**Task prompt:** Find every line below that contains the word "parameter" and copy it out.

(Saved data entries)
---
===== src/rtl/rd_expect_pipe.sv =====
// rtl/rd_expect_pipe.sv - valid+address delay line that lines up issued read addresses with returning rd_data
module rd_expect_pipe #(
  parameter int ADDR_W = 10,
  parameter int RD_LAT = 2
) (
  input  logic              clk,
  input  logic              rst,
  input  logic              flush,
  input  logic              push,
  input  logic [ADDR_W-1:0] push_addr,
  output logic              out_valid,
  output logic [ADDR_W-1:0] out_addr,
  output logic              pending
);

  logic [RD_LAT-1:0] vld;
  logic [ADDR_W-1:0] adr [RD_LAT];

  always_ff @(posedge clk or negedge rst) begin
    if (!rst) begin
      vld <= '0;
      for (int i = 0; i < RD_LAT; i++) adr[i] <= '0;
    end else if (flush) begin
      vld <= '0;
    end else begin
      vld[0] <= push;
      adr[0] <= push_addr;
      for (int i = 1; i < RD_LAT; i++) begin
        vld[i] <= vld[i-1];
        adr[i] <= adr[i-1];
      end
    end
  end

  assign out_valid = vld[RD_LAT-1];
  assign out_addr  = adr[RD_LAT-1];

  // Entries still in flight once the current output has been consumed.
  always_comb begin
    pending = 1'b0;
    for (int i = 0; i < RD_LAT - 1; i++) pending = pending | vld[i];
  end

endmodule


===== config.mk =====
export PLATFORM = sky130hd
export DESIGN_NAME = rd_expect_pipe
export DESIGN_NICKNAME = d
export VERILOG_FILES = /design/src/rtl/rd_expect_pipe.sv
export SDC_FILE = /design/constraint.sdc
export NUM_CORES = 1
export LEC_CHECK = 0
export ABC_CLOCK_PERIOD_IN_PS = 1200
export CAP_MARGIN = 40
export CORE_MARGIN = 5
export CORE_UTILIZATION = 40
export DETAILED_ROUTE_END_ITERATION = 7
export PLACE_DENSITY = 0.69
export REMOVE_ABC_BUFFERS = 1
export SETUP_SLACK_MARGIN = 0.05
export SYNTH_ARGS = -nofsm -noshare
export SYNTH_HDL_FRONTEND = slang
export SYNTH_SLANG_ARGS = --single-unit

===== constraint.sdc =====
create_clock -name clk -period 1.2 [get_ports clk]
set_clock_uncertainty 0.15 [all_clocks]
set_input_delay 0.3 -clock clk [delete_from_list [all_inputs] [get_ports clk]]
set_output_delay 0.3 -clock clk [all_outputs]
set_load 0.1 [all_outputs]

==> key figures, run 1 <==
Clock tree
  • Number of H-tree levels: 1
  • Clk slew on worst S/H paths: 110 ps
  • Cts hold-fix bufs: 0
  • Clk root buf: clkbuf_4
  • Worst-Skew Late Latency: 290 ps
  • CTS tree: built
  • Clk buf depth: 2
  • Num CTS Buffers: 3
  • CTS Sinks: 22

Flow run
  • Max cap viols: 0

Power
  • Combinational power share: 39.1%
  • Sequential share of power: 42.6%
  • LEAKAGE: 0.0005702 uW
  • Cell Int Power: 1356 uW
  • Total power: 2110 uW
  • Switching Share: 35.73%
  • Clock Power Share: 18.3%
  • Net load switching power: 754.0 uW
  • Maximum resistive drop on vdd: 0.0007854 V
  • Pwr dens: 1611 mW/mm2

Floorplan
  • Chip Width: 57.06 um
  • Starting Density: 40.83%
  • Die Span Y: 57.06 um
  • Num ports: 26
  • Core Region: 0.002170 mm2
  • Die ar.: 0.003256 mm2
  • Standard-cell rows: 17

Placed design
  • Dpl cells: 99
  • GP Congestion: 0.6498
  • Placed Area: 0.001234 mm2
  • Setup WS pre-CTS: -441.2 ps
  • Port bufs: 25

STA
  • Final-report hold violation count: 0
  • Max Slew Vio Count: 0
  • Final setup vio count: 12
  • Setup ws final: -151.6 ps
  • Post-layout min period: 1352 ps
  • Fin crit share: 112.6%
  • Worst-Margin Slew: 156.6 ps
  • Unrepaired setup endpoints after global routing: true
  • Hold slack: 192.8 ps
  • Slew Limit Headroom: 89.56%
  • Peak Freq: 739.8 MHz

Detailed routing
  • TritonRoute pass-1 iters: 2
  • ANT nets after route: 0
  • DRC violations left: 0
  • DR iter-0 viols: 2
  • Final wirelength: 1472 um
  • Via density: 4.552
  • Total number of vias: 478
  • Routed wire per std cell: 14.02 um

Synth
  • Commonest cells post-synth: dfrtp_1, mux2_2, buf_4
  • Avg Cell Area, Syn: 15.82 um2
  • Synth Register Bits: 22
  • Count leader, synth: dfrtp_1
  • Primary FF master, synth: dfrtp_1
  • Post-synth EDFFs: 0
  • Synth top area cells: dfrtp_1, mux2_2, buf_4
  • Synth area leader: dfrtp_1
  • Synth top area share: 62.15%
  • Sequential area share after synthesis: 62.15%
  • Cells after Synth: 56
  • Post-synthesis async set-or-reset flop share: 100.0%
  • Mapped Area: 885.9 um2
  • Warnings from Yosys: 0
  • Synth unique cells: 5

Final layout
  • Fin area: 0.001310 mm2
  • Non-filler instance count after layout: 105
  • Share of layout cells above drive strength 1: 51.95%
  • Layout net count: 92
  • Ant. Diodes: 0
  • Area Overhead vs Synth: 47.88%

Setup path
  • Worst Path Arrival: 900 ps
  • Crit path max fanout: 2
  • Worst path slowest cell: dfrtp_1
  • Worst Setup Path Type: reg -> out
  • CP top delay family: flip-flops
  • Startpoint types: flop
  • Reg2Reg Setup Slack: 130 ps
  • Crit-path cells: buf_12
  • Crit end category: output pin
  • Max incr delay on CP: 430 ps
  • Buf/Inv on CP: 1
  • Worst Path Required: 750 ps

Hold path
  • Hold WC Path Type: in -> async

Global routing
  • GRT overflow: 0
  • Initial antenna violation count: 0
  • Total track usage: 10.78%
  • Vias in the first global route: 553
  • Largest net degree at the start of global routing: 23
  • First-pass GRT wire length: 2691 um

Outcome
  • Outcome: complete, but fails checks
  • Failing checks: setup timing
==> final cells by class <==
cell class / count / area [um2]
flip-flops and latches: 22 / 550.5
well taps: 28 / 35.03
clock buffers: 4 / 36.28
repair buffers: 29 / 450.4
fillers: 174 / 859.6
multi-input cells: 22 / 237.7
==> sequential cells by signal, indices dropped and copies added (netlist names) <==
register	count
adr	10
out_addr	10
vld	2
==> kinds of logic (layout without fill, tap and decap cells) <==
| family | after synthesis | count (layout) | share of synthesized area, % |
|---|---|---|---|
| flops | 22 | 22 | 62.15 |
| mux | 20 | 20 | 25.42 |
| buf+inv | 12 | 33 | 11.02 |
| simple gates | 2 | 2 | 1.412 |
==> path summary, 6_finish.rpt <==
| kind | startpoint | endpoint | depth (start not counted) |
|---|---|---|---|
| min in group clk | adr[13] | out_addr[3] | 1 |
| max in group asynchronous | rst | out_addr[0] | 2 |
| hold reg to reg | adr[13] | out_addr[3] | 1 |
| hold / removal | rst | adr[18] | 2 |
| setup reg to reg | out_addr[2] | out_addr[2] | 2 |
| setup / recovery | out_addr[6] | out_addr[6] | 1 |
==> cell usage in the layout, fill, tap and decap left out <==
cell             instances
buf_12                  14
buf_4                    1
bufbuf_16                1
clkbuf_4                 3
clkbuf_8                 1
clkdlybuf4s15_1          1
clkdlybuf4s50_1         12
dfrtp_1                 22
mux2_2                  20
nor2b_1                  2
==> metal layers <==
layer  global-route usage (%)  share of wire [%]  up-vias
met2                    15.33                 49       19
met1                    15.48                 44      236
met5                        0                  0        -
li1                         -                  -      221
met4                    5.960                1.5        0
met3                    1.810                5.5        2
==> timing repair <==
item | 4_1_cts | 5_1_grt
setup endpoints to repair | 32 | 12
endpoints found under the hold margin | 0 | 0
resized for setup | 2 | 0
setup buffers | 0 | 1
cloned | 1 | 0
==> power by group through the flow <==
stage | Clock, uW | Combinational (uW) | Sequential (uW)
CTS | 405 | 826 | 902
global route | 442 | 851 | 912
finish | 386 | 825 | 899
detailed placement | 0 | 812 | 917
floorplan | 0 | 86.8 | 1270
global placement | 0 | 805 | 910
==> through the flow <==
step | TNS [ps] | utilization, %
finish | -1737 | 60.38
global placement | -8242 | 56.86
global route | -2302 | 60.38
CTS | -1945 | 60.03
detailed placement | -8910 | 56.86
floorplan | -3929 | -
(Power assumes the default switching activity.)
==> inputs of run 2 (changes only) <==
- TNS_END_PERCENT: not set -> 1
==> key figures, run 2 (synthesized netlist as in run 1, its figures left out) <==
Setup path
  • Levels on crit path: 1 (unchanged)
  • Worst path slowest cell: dfrtp_1
  • Worst Setup Path Type: reg -> out
  • CP top delay family: flip-flops
  • Reg2reg path depth: 1 (-1)
  • Worst Path Required: 750 ps (about the same)
  • Max incr delay on CP: 430 ps (about the same)
  • Worst Path Arrival: 900 ps (about the same)
  • Crit end category: output pin
  • Startpoint types: flop
  • Buf/Inv on CP: 1 (unchanged)
  • Crit-path cells: buf_12
  • Crit path max fanout: 2 (unchanged)

Detailed routing
  • Total number of vias: 464 (-2.9%)
  • Via density: 4.505 (-1.0%)
  • ANT nets after route: 0 (unchanged)
  • DRC violations left: 0 (unchanged)
  • Routed wire per std cell: 13.72 um (-2.1%)
  • DR iter-0 viols: 1 (-1)
  • Final wirelength: 1413 um (-4.0%)
  • TritonRoute pass-1 iters: 2 (unchanged)

Final layout
  • Fin area: 0.001269 mm2 (-3.2%)
  • Multi-input gate area: 237.7 um2 (unchanged)
  • Commonest non-fill, non-tap cells in the layout: dfrtp_1, mux2_2, buf_12
  • Commonest non-fill, non-tap cell in the layout: dfrtp_1
  • Layout net count: 90 (-2.2%)
  • Ant. Diodes: 0 (unchanged)
  • Share of layout cells above drive strength 1: 50.67% (-1.3 points)
  • Area Overhead vs Synth: 43.22%
  • Final Util: 58.48% (-1.9 points)
  • Filler instances: 180 (+3.4%)
  • Storage cell area: 550.5 um2 (unchanged)

Clock tree
  • Num CTS Buffers: 3 (unchanged)
  • Clk buf depth: 2 (unchanged)
  • Number of H-tree levels: 1 (unchanged)
  • CTS tree: built
  • Worst-Skew Late Latency: 290 ps (about the same)
  • Cts hold-fix bufs: 0 (unchanged)
  • CTS Sinks: 22 (unchanged)
  • Clk root buf: clkbuf_4
  • Clk slew on worst S/H paths: 110 ps (about the same)

STA
  • Max Slew Vio Count: 0 (unchanged)
  • Fin crit share: 112.7% (about the same)
  • Post-layout min period: 1352 ps (+0.6150 ps)
  • Unrepaired setup endpoints after global routing: true
  • Slew Limit Headroom: 91.04% (+1.5 points)
  • Peak Freq: 739.5 MHz (about the same)
  • Setup ws final: -152.3 ps (-0.6150 ps)
  • Final setup vio count: 12 (unchanged)
  • Final-report hold violation count: 0 (unchanged)
  • Worst-Margin Slew: 134.4 ps (-22.22 ps)

Power
  • Sequential share of power: 43.1% (+0.5 points)
  • Combinational power share: 38.5% (-0.6 points)
  • LEAKAGE: 0.0005467 uW (-4.1%)
  • Cell Int Power: 1338 uW (-1.4%)
  • Maximum resistive drop on vdd: 0.0007855 V (about the same)
  • Pwr dens: 1645 mW/mm2 (+2.1%)
  • Switching Share: 35.93% (+0.20 points)
  • Clock Power Share: 18.4% (about the same)
  • Net load switching power: 750.1 uW (-0.51%)

Placed design
  • Port bufs: 25 (unchanged)
  • Placed Area: 0.001234 mm2 (unchanged)
  • GP Congestion: 0.6498 (unchanged)

Global routing
  • GRT overflow: 0 (unchanged)
  • Largest net degree at the start of global routing: 23 (unchanged)
  • Total track usage: 10.31% (-0.47 points)
  • Vias in the first global route: 532 (-3.8%)
  • Initial antenna violation count: 0 (unchanged)
  • First-pass GRT wire length: 2594 um (-3.6%)

Floorplan
  • Starting Density: 40.83% (unchanged)
  • Die Span Y: 57.06 um (unchanged)
  • Core Region: 0.002170 mm2 (unchanged)
  • Standard-cell rows: 17 (unchanged)
  • Chip Width: 57.06 um (unchanged)
  • Die ar.: 0.003256 mm2 (unchanged)
  • Num ports: 26 (unchanged)

Outcome
  • Outcome: complete, but fails checks
  • Failing checks: setup timing

Hold path
  • Hold WC Path Type: in -> async

Flow run
  • Max cap viols: 0 (unchanged)
==> run 2: cell count changes in the layout (fill, tap and decap cells not counted) <==
cell / previous run / this run
bufbuf_16: 1 / 0
buf_4: 1 / 0
dlygate4sd2_1: 0 / 1
clkdlybuf4s15_1: 1 / 0
==> run 2: path summary, 6_finish.rpt <==
check                               to         from  slack, ps
setup reg to reg           out_addr[2]  out_addr[2]        250
hold reg to reg            out_addr[9]      adr[19]        370
setup / recovery           out_addr[4]  out_addr[4]       -150
hold / removal                 adr[13]          rst        190
min in group clk           out_addr[9]      adr[19]        370
max in group asynchronous      adr[16]          rst        580
==> run 2: metrics by stage <==
stage | hold slack, ps | total power (uW) | std cells | setup WS (ps) | setup TNS, ps
2_1_floorplan | -145.6 | 1359 | 44 | -209.5 | -3929
3_3_place_gp | 330.9 | 1715 | 99 | -404.2 | -8242
3_5_place_dp | 338.9 | 1728 | 99 | -441.2 | -8910
4_1_cts | 184.2 | 2119 | 103 | -176.1 | -1945
5_1_grt | 192.2 | 2183 | 103 | -207.3 | -2311
6_report | 192.4 | 2088 | 103 | -152.3 | -1728
==> run 2: power groups by stage <==
| stage | Clock [uW] | Combinational (uW) | Sequential [uW] |
|---|---|---|---|
| final | 385 | 804 | 899 |
| after global routing | 441 | 829 | 913 |
| after CTS | 405 | 812 | 902 |
| after detailed placement | 0 | 812 | 917 |
| after global placement | 0 | 805 | 910 |
| after floorplan | 0 | 86.8 | 1270 |
==> run 2: per-layer routing <==
metal / GRT usage (%) / part of all wire (%) / up-vias
met3: 1.810 / 5.7 / 2
met2: 14.68 / 47 / 19
met1: 14.63 / 46 / 228
met5: 0 / 0 / -
li1: - / - / 215
met4: 5.960 / 1.6 / 0
==> run 2: cell type report <==
type / count / share of cell area (%)
multi-input cells: 22 / 18.74
well taps: 28 / 2.761
clock buffers: 4 / 2.860
flip-flops and latches: 22 / 43.39
repair buffers: 27 / 32.25
==> run 2: timing repair <==
item | in CTS | in global routing
buffers inserted | 0 | 0
pin swaps | 0 | 0
gates resized for setup | 1 | 0
gates cloned | 0 | 0
endpoints found under the setup margin | 32 | 12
---
**Answer box:**
  parameter int ADDR_W = 10,
  parameter int RD_LAT = 2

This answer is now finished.